• Your instructions: Please check every line of the listing for "rounded" and copy each line where it is found.

Data provided Start Marker

This design comes from an exercise in tuning for small area, a short achievable clock period and few clock cycles per item on the open sky130 flow, not from production work. Function was checked by simulation only, so behaviour that the tests miss may differ from the original.

<file path="flow/run.sh">
#!/bin/bash
# synth_recipe.tcl (not shown) runs the flow's synth.tcl, then flattens the netlist and writes it again
# the make line also repeats each setting of config.mk as NAME=value (left out here)
make -C /OpenROAD-flow-scripts/flow DESIGN_CONFIG=/design/flow/config.mk WORK_HOME=/design/flow/orfs CLKGATE_MAP_FILE= SYNTH_SCRIPT=/design/flow/synth_recipe.tcl finish
</file>
<file path="flow/config.mk">
export PLATFORM = sky130hd
export DESIGN_NAME = fma32
export DESIGN_NICKNAME = fma32
export VERILOG_FILES = /design/flow/design.v
export SDC_FILE = /design/flow/constraint.sdc
export NUM_CORES = 4
export LEC_CHECK = 0
export CAP_MARGIN = 20
export CORE_MARGIN = 2
export CORE_UTILIZATION = 40
export SLEW_MARGIN = 20
</file>
<file path="flow/constraint.sdc">
create_clock -name core_clock -period 28.0 [get_ports {clk}]
set_input_delay 5.6000 -clock core_clock [delete_from_list [all_inputs] [get_ports {clk}]]
set_output_delay 5.6000 -clock core_clock [all_outputs]
set_load 0.01 [all_outputs]
</file>
<file path="flow/design.v">
module fma32_core (
    input  wire [31:0] a,
    input  wire [31:0] b,
    input  wire [31:0] c,
    input  wire        strict,
    input  wire [1:0]  rnd,      
    output reg  [31:0] result,
    output reg  [3:0]  flags
);
    localparam RNE = 2'd0, RTZ = 2'd1, RUP = 2'd2, RDN = 2'd3;
    wire [1:0] rm = strict ? rnd : RNE;
    wire       sa = a[31], sb = b[31], sc = c[31];
    wire [7:0] ea = a[30:23], eb = b[30:23], ec = c[30:23];
    wire [22:0] fa = a[22:0], fb = b[22:0], fc = c[22:0];
    wire a_nan = (ea == 8'hFF) && (fa != 0);
    wire b_nan = (eb == 8'hFF) && (fb != 0);
    wire c_nan = (ec == 8'hFF) && (fc != 0);
    wire a_snan = a_nan && !fa[22];
    wire b_snan = b_nan && !fb[22];
    wire c_snan = c_nan && !fc[22];
    wire a_inf = (ea == 8'hFF) && (fa == 0);
    wire b_inf = (eb == 8'hFF) && (fb == 0);
    wire c_inf = (ec == 8'hFF) && (fc == 0);
    wire a_sub = (ea == 0) && (fa != 0);
    wire b_sub = (eb == 0) && (fb != 0);
    wire c_sub = (ec == 0) && (fc != 0);
    wire flush_a = !strict && a_sub;
    wire flush_b = !strict && b_sub;
    wire flush_c = !strict && c_sub;
    wire in_underflow = flush_a || flush_b || flush_c;
    wire a_zero = (ea == 0) && ((fa == 0) || flush_a);
    wire b_zero = (eb == 0) && ((fb == 0) || flush_b);
    wire c_zero = (ec == 0) && ((fc == 0) || flush_c);
    wire any_nan  = a_nan || b_nan || c_nan;
    wire any_snan = a_snan || b_snan || c_snan;
    reg  [31:0] nan_res;
    always @* begin
        if (!strict)    nan_res = 32'h7FC00000;
        else if (a_nan) nan_res = {sa, 8'hFF, 1'b1, fa[21:0]};
        else if (b_nan) nan_res = {sb, 8'hFF, 1'b1, fb[21:0]};
        else            nan_res = {sc, 8'hFF, 1'b1, fc[21:0]};
    end
    wire sp = sa ^ sb;                         
    wire prod_inf  = a_inf || b_inf;
    wire prod_zero = a_zero || b_zero;
    wire inv_mul   = prod_inf && prod_zero;    
    wire inv_add   = prod_inf && !prod_zero && c_inf && (sp != sc);   
    wire [23:0] ma_raw = {(ea != 0), fa};
    wire [23:0] mb_raw = {(eb != 0), fb};
    wire [23:0] mc     = c_zero ? 24'd0 : {(ec != 0), fc};
    function [4:0] lz24(input [23:0] x);
        integer i;
        begin
            lz24 = 5'd0;
            for (i = 0; i < 24; i = i + 1)
                if (x[i]) lz24 = 5'd23 - i[4:0];
        end
    endfunction
    wire [4:0]  lza = lz24(ma_raw);
    wire [4:0]  lzb = lz24(mb_raw);
    wire [23:0] ma = ma_raw << lza;
    wire [23:0] mb = mb_raw << lzb;
    wire signed [11:0] xa = (ea == 0) ? (12'sd1 - $signed({7'd0, lza})) : $signed({4'd0, ea});
    wire signed [11:0] xb = (eb == 0) ? (12'sd1 - $signed({7'd0, lzb})) : $signed({4'd0, eb});
    wire signed [11:0] xc = (ec == 0) ? 12'sd1 : $signed({4'd0, ec});
    wire [47:0] prod = ma * mb;
    wire signed [11:0] ep = xa + xb - 12'sd300;
    wire signed [11:0] d  = xc - 12'sd150 - ep;
    wire               clamp_hi = (d > 12'sd50);
    wire signed [11:0] ep_eff   = clamp_hi ? (xc - 12'sd200) : ep;
    wire [11:0]        rs       = clamp_hi ? 12'd0 : (12'd50 - d);
    wire [77:0] pw = {27'd0, prod, 3'd0};
    reg  [77:0] cw;
    reg         c_sticky;
    reg  [153:0] ctmp;
    always @* begin
        ctmp = {1'b0, mc, 53'd0, 76'd0} >> rs;    
        if (rs > 12'd100) begin
            cw = 78'd0;
            c_sticky = (mc != 0);
        end else begin
            cw = ctmp[153:76];
            c_sticky = (ctmp[75:0] != 0);
        end
        cw[0] = cw[0] | c_sticky;
    end
    wire        eff_sub = sp ^ sc;
    wire [77:0] sum_add = pw + cw;
    wire [78:0] sum_sub = {1'b0, pw} - {1'b0, cw};
    wire        neg_res = eff_sub && sum_sub[78];
    wire [77:0] mag     = eff_sub ? (neg_res ? (cw - pw) : sum_sub[77:0]) : sum_add;
    wire        rsign   = neg_res ? sc : sp;
    wire        mag_zero = (mag == 0);
    reg [6:0] L;    
    integer k;
    always @* begin
        L = 7'd0;
        for (k = 0; k < 78; k = k + 1)
            if (mag[k]) L = k[6:0];
    end
    wire signed [11:0] E_norm = ep_eff + $signed({5'd0, L}) + 12'sd124;
    wire               is_normal = (E_norm >= 12'sd1);
    wire signed [11:0] rp = is_normal ? ($signed({5'd0, L}) - 12'sd23) : (-12'sd146 - ep_eff);
    wire signed [11:0] ls = 12'sd54 - rp;      
    reg [77:0] mn;
    reg        sh_sticky;
    reg [155:0] rtmp;
    always @* begin
        rtmp = 156'd0;
        sh_sticky = 1'b0;
        if (ls >= 0) begin
            mn = mag << ls[6:0];
        end else if (ls < -12'sd77) begin
            mn = 78'd0;
            sh_sticky = !mag_zero;
        end else begin
            rtmp = {mag, 78'd0} >> (-ls);
            mn = rtmp[155:78];
            sh_sticky = (rtmp[77:0] != 0);
        end
    end
    wire [7:0]  e_field = is_normal ? E_norm[7:0] : 8'd0;
    wire        pre_ovf = is_normal && (E_norm >= 12'sd255);
    wire        lsb     = mn[54];
    wire        rbit    = mn[53];
    wire        sticky  = (mn[52:0] != 0) || sh_sticky;
    wire        inexact = rbit || sticky;
    reg         inc;
    always @* begin
        case (rm)
            RNE: inc = rbit && (sticky || lsb);
            RTZ: inc = 1'b0;
            RUP: inc = !rsign && inexact;
            default: inc = rsign && inexact;
        endcase
    end
    wire [30:0] rounded = {e_field, mn[76:54]} + {30'd0, inc};
    wire        ovf     = pre_ovf || (rounded[30:23] == 8'hFF);
    wire        to_inf  = (rm == RNE) || (rm == RUP && !rsign) || (rm == RDN && rsign);
    wire        res_zero = (rounded == 0);
    wire        res_sub  = (rounded[30:23] == 0);
    always @* begin
        flags  = 4'b0000;
        result = 32'd0;
        if (any_nan) begin
            result = nan_res;
            if (strict && any_snan) flags = 4'b1000;
        end else if (inv_mul || inv_add) begin
            result = 32'h7FC00000;
            flags  = 4'b1000;
        end else if (prod_inf) begin
            result = {sp, 8'hFF, 23'd0};
        end else if (c_inf) begin
            result = {sc, 8'hFF, 23'd0};
        end else if (prod_zero) begin
            if (!c_zero)
                result = c;
            else if (sp == sc)
                result = {sp, 31'd0};
            else
                result = {(rm == RDN), 31'd0};
        end else if (mag_zero) begin
            result = {(rm == RDN), 31'd0};
        end else if (ovf) begin
            if (!strict) begin
                result = {rsign, 31'h7F7FFFFF};
                flags  = 4'b0010;
            end else begin
                result = to_inf ? {rsign, 8'hFF, 23'd0} : {rsign, 31'h7F7FFFFF};
                flags  = 4'b0100;
            end
        end else if (res_zero || (!strict && res_sub)) begin
            result = {rsign, 31'd0};
            flags  = 4'b0001;
        end else begin
            result = {rsign, rounded};
        end
        if (flags == 4'b0000 && in_underflow)
            flags = 4'b0001;
    end
endmodule
module fma32 (
    input  wire        clk,
    input  wire        rst,         
    input  wire        in_valid,
    input  wire [31:0] a,
    input  wire [31:0] b,
    input  wire [31:0] c,
    input  wire        strict,      
    input  wire [1:0]  rnd,         
    output reg         out_valid,
    output reg  [31:0] result,
    output reg  [3:0]  flags        
);
    reg        s1_valid;
    reg [31:0] s1_a, s1_b, s1_c;
    reg        s1_strict;
    reg [1:0]  s1_rnd;
    wire [31:0] core_result;
    wire [3:0]  core_flags;
    fma32_core u_core (
        .a      (s1_a),
        .b      (s1_b),
        .c      (s1_c),
        .strict (s1_strict),
        .rnd    (s1_rnd),
        .result (core_result),
        .flags  (core_flags)
    );
    always @(posedge clk) begin
        if (rst) begin
            s1_valid  <= 1'b0;
            out_valid <= 1'b0;
        end else begin
            s1_valid  <= in_valid;
            out_valid <= s1_valid;
        end
    end
    always @(posedge clk) begin
        s1_a      <= a;
        s1_b      <= b;
        s1_c      <= c;
        s1_strict <= strict;
        s1_rnd    <= rnd;
        result    <= core_result;
        flags     <= core_flags;
    end
endmodule
</file>
==> run_summary.xml <==
<?xml version="1.0" encoding="UTF-8"?>
<metrics>
  <group name="floorplan">
    <metric name="coreArea" unit="µm²">148000</metric>
    <metric name="initial_utilization" unit="%">40.3</metric>
    <metric name="placement_rows" unit="">141</metric>
    <metric name="chip_width" unit="µm">390</metric>
    <metric name="area_of_the_die" unit="µm²">152000</metric>
    <metric name="pin_count" unit="">139</metric>
    <metric name="die_y" unit="µm">390</metric>
  </group>
  <group name="critical_path">
    <metric name="critical_path_class" unit="">reg2reg</metric>
    <metric name="worst_r2r_path_depth" unit="">101</metric>
    <metric name="critical_path.reg2reg.endpoint" unit="">result[12]</metric>
    <metric name="critical_path.n_buffers_inverters" unit="">18</metric>
    <metric name="cp_num_cells" unit="">101</metric>
    <metric name="worst_path_max_delay_cell" unit="">sky130_fd_sc_hd__o21ai_0</metric>
    <metric name="timing.critical_path.fanout_max" unit="">39</metric>
    <metric name="timing.critical_path.mode_cell" unit="">sky130_fd_sc_hd__buf_4</metric>
    <metric name="r2r-start" unit="">s1_b[27]</metric>
    <metric name="timing.critical_path.slowest_cell_delay" unit="ps">1010</metric>
    <metric name="worst_ep_required_time" unit="ps">28370</metric>
    <metric name="cp-start-kind" unit="">register</metric>
    <metric name="cp_data_arrival_time" unit="ps">27420</metric>
    <metric name="r2r_setup_slack" unit="ps">950</metric>
    <metric name="path_delay_family" unit="">compound AO/OA/AOI/OAI gates</metric>
    <metric name="sort_of_element_at_the_end_of_the_critical_path" unit="">register</metric>
  </group>
  <group name="yosys">
    <metric name="sequential_share_of_the_synthesized_area" unit="%">4.60</metric>
    <metric name="ys_dominant_reg_cell" unit="">sky130_fd_sc_hd__dfxtp_1</metric>
    <metric name="ys_types" unit="">146</metric>
    <metric name="synth-seq-cells" unit="">137</metric>
    <metric name="mappedNetlistArea" unit="µm²">59600</metric>
    <metric name="asyncSetResetFlopFracSynth" unit="%">0</metric>
    <metric name="synth_enable_flop_cells" unit="">0</metric>
    <metric name="syn_inst" unit="">8319</metric>
    <metric name="synthesis.area_per_instance" unit="µm²">7.17</metric>
    <metric name="yosys_warns" unit="">2</metric>
    <metric name="syn_nets" unit="">9312</metric>
  </group>
  <group name="sta">
    <metric name="max_freq" unit="MHz">37.0</metric>
    <metric name="worst_setup_skew_after_layout" unit="ps">53.2</metric>
    <metric name="finalHoldViolations" unit="">0</metric>
    <metric name="slew_violations" unit="">0</metric>
    <metric name="slew_headroom" unit="%">14.5</metric>
    <metric name="slew_worst_pin" unit="ps">1270</metric>
    <metric name="grt_setup_unrepaired" unit="">true</metric>
    <metric name="final.hold.worst_slack" unit="ps">453</metric>
    <metric name="report.final.setup_viol" unit="">0</metric>
    <metric name="period_needed" unit="ps">27050</metric>
    <metric name="final_min_period_over_clock_period" unit="%">96.6</metric>
    <metric name="fin_tns_setup" unit="ps">0</metric>
  </group>
  <group name="final_layout">
    <metric name="mostFrequentLayoutCells" unit="">1774 x sky130_fd_sc_hd__buf_4, 1033 x sky130_fd_sc_hd__nand2_1, 815 x sky130_fd_sc_hd__nor2_1</metric>
    <metric name="final_common_cell" unit="">sky130_fd_sc_hd__buf_4</metric>
    <metric name="syn_to_final_growth" unit="%">30.1</metric>
    <metric name="share_of_post_route_cells_with_drive_strength_above_1" unit="%">24.1</metric>
    <metric name="layout_cells_excl_fill" unit="">11763</metric>
    <metric name="final_nets" unit="">10808</metric>
  </group>
  <group name="detailed_routing">
    <metric name="finalWirelength" unit="µm">355000</metric>
    <metric name="detail_route.iter0.violations" unit="">10534</metric>
    <metric name="num_vias" unit="">76150</metric>
    <metric name="final_antenna_net_count" unit="">0</metric>
    <metric name="detailedRoute.firstPassIterationCount" unit="">7</metric>
    <metric name="drcViolationCount" unit="">0</metric>
    <metric name="avgViaCountPerCell" unit="">6.47</metric>
    <metric name="post_drt_wl_per_cell" unit="µm">30.2</metric>
  </group>
  <group name="clock_tree">
    <metric name="cts-buffers-inserted" unit="">17</metric>
    <metric name="htree_levels" unit="">4</metric>
    <metric name="cts_tree" unit="">built</metric>
    <metric name="cts_max_path_buffers" unit="">2</metric>
    <metric name="cts_hold_buffers" unit="">0</metric>
    <metric name="worstSkewPairLatency" unit="ps">500</metric>
    <metric name="clockRootBuffer" unit="">sky130_fd_sc_hd__clkbuf_16</metric>
    <metric name="cts_num_sinks" unit="">137</metric>
    <metric name="clkTransAtPathRegs" unit="ps">110</metric>
  </group>
  <group name="global_routing">
    <metric name="grt_antenna_before_repair" unit="">18</metric>
    <metric name="overall_global_routing_usage" unit="%">45.0</metric>
    <metric name="grt_max_degree" unit="">128</metric>
    <metric name="via_count_of_the_first_global_routing_pass" unit="">73280</metric>
    <metric name="grt_first_pass_wirelength" unit="µm">507000</metric>
    <metric name="global_route.overflow_total" unit="">0</metric>
  </group>
  <group name="min_path">
    <metric name="worstHoldPathType" unit="">reg2reg</metric>
    <metric name="hold_path.startpoint" unit="">s1_valid</metric>
    <metric name="hold-path-cell-count" unit="">1</metric>
    <metric name="hold_ep" unit="">out_valid</metric>
  </group>
  <group name="placement">
    <metric name="gp_routability_congestion" unit="">1.10</metric>
    <metric name="place_hpwl" unit="µm">296000</metric>
    <metric name="numPortBuffers" unit="">138</metric>
    <metric name="dpl.cell_count" unit="">11676</metric>
  </group>
  <group name="run">
    <metric name="drv_cap" unit="">0</metric>
  </group>
  <group name="run_status">
    <metric name="result_of_the_run" unit="">timing/DRC/antenna clean</metric>
  </group>
</metrics>
==> flip-flops by register name, indices dropped and copies added, names as in the netlist <==
| register | cells |
|---|---|
| result | 32 |
| s1_a | 32 |
| s1_b | 32 |
| s1_c | 32 |
| flags | 4 |
| s1_rnd | 2 |
| out_valid | 1 |
| s1_strict | 1 |
| s1_valid | 1 |
==> final cells by class <==
cell class | instances | area (µm²)
inverter | 794 | 2980
clock inverter | 13 | 179
clock buffer | 18 | 439
sequential | 137 | 2740
fill | 14641 | 70300
tap | 1930 | 2410
timing repair buffer | 1970 | 15800
antenna | 6 | 15.0
multi-input combinational | 6895 | 53000
==> how the worst max path moves through the flow <==
stage,startpoint,end
2_1_floorplan,s1_a[1],result[14]
3_3_place_gp,s1_a[1],result[12]
3_5_place_dp,s1_b[1],result[12]
4_1_cts,s1_a[1],result[12]
5_1_grt,s1_a[1],result[12]
6_report,s1_b[27],result[12]
==> layer usage <==
metal	part of all wire, %	global-route usage [%]	wire [µm]
met1	37	55.7	132000
met2	42	68.0	150000
met3	12	12.4	43000
met5	0.012	0	44
met4	8.4	30.0	29800
==> kinds of logic after synthesis <==
kind of cell	share of synthesized area [%]
and+or+nand+nor	24.6
AOI/OAI and AO/OA	27.3
buffers and inverters	8.56
adders and majority gates	24.8
muxes	7.46
xor gates and xnor gates	2.63
DFF	4.60
==> timing repair <==
action | CTS | global route
buffers inserted | 6 | 36
gates resized for setup | 31 | 218
setup endpoints to repair | 34 | 34
pin swaps | 6 | 81
cloned | 3 | 5
==> per-stage QoR <==
stage	instance area, µm²	utilization [%]	setup WS (ps)
detailed placement	75400	51.0	-800
floorplan	59700	-	8.05
global placement	75400	51.0	-1100
CTS	76300	51.6	53.8
global route	77600	52.5	-303
finish	77600	52.5	946
==> cells in the mapped netlist, types with 67 or more instances <==
cell type,instances,share of area (%)
sky130_fd_sc_hd__a211oi_1,128,1.6
sky130_fd_sc_hd__a21o_1,92,1.2
sky130_fd_sc_hd__a21oi_1,579,4.9
sky130_fd_sc_hd__a31oi_1,79,0.83
sky130_fd_sc_hd__and2_1,84,0.88
sky130_fd_sc_hd__and3_1,70,0.73
sky130_fd_sc_hd__buf_2,84,0.71
sky130_fd_sc_hd__clkbuf_1,327,2.1
sky130_fd_sc_hd__dfxtp_1,137,4.6
sky130_fd_sc_hd__fa_1,487,16
sky130_fd_sc_hd__ha_1,404,8.5
sky130_fd_sc_hd__inv_1,788,5.0
sky130_fd_sc_hd__mux2i_1,243,4.1
sky130_fd_sc_hd__mux4_2,67,2.5
sky130_fd_sc_hd__nand2_1,1038,6.5
sky130_fd_sc_hd__nand2b_1,73,0.77
sky130_fd_sc_hd__nand3_1,200,1.7
sky130_fd_sc_hd__nand4_1,112,1.2
sky130_fd_sc_hd__nor2_1,823,5.2
sky130_fd_sc_hd__nor3_1,232,1.9
sky130_fd_sc_hd__nor4_1,82,0.86
sky130_fd_sc_hd__o211ai_1,98,1.2
sky130_fd_sc_hd__o21ai_0,439,3.7
sky130_fd_sc_hd__o22ai_1,80,0.84
sky130_fd_sc_hd__or3_1,76,0.80
sky130_fd_sc_hd__xnor2_1,115,1.7
Testbench counts, summed over its fixed seeds: cycles 12,012, items 12,000.

-- port drivers added, routing unchanged --
In the flow no input, the clock included, has a driving cell. The finished layout below was timed again as built, in two steps. Step 1 assumes that a clkbuf_16 drives the clock port and a buf_2 every other input. Step 2 times the ports against the registers' clock, not the clock port: input delays grow and output delays shrink by t, the midpoint of the rising clock arrivals with the driver on. Three values: ideal ports, drivers, drivers and shift; two values: the first two.
t (ns): 0.539
setup WS [ns]: 0.946 / 0.946 / 0.946
worst hold slack (ns): 0.453 / 0.453 / 0.453
worst data-port slew with drivers (ns): 0.28
cell pins on the clock port's net: 1
After both steps setup and hold are still met in this run. For this run, drivers alone change the setup slack by 0.000 ns; drivers and shift together by 0.000 ns.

Data provided End Marker

• Output for this exercise:
    wire [30:0] rounded = {e_field, mn[76:54]} + {30'd0, inc};
    wire        ovf     = pre_ovf || (rounded[30:23] == 8'hFF);
    wire        res_zero = (rounded == 0);
    wire        res_sub  = (rounded[30:23] == 0);
            result = {rsign, rounded};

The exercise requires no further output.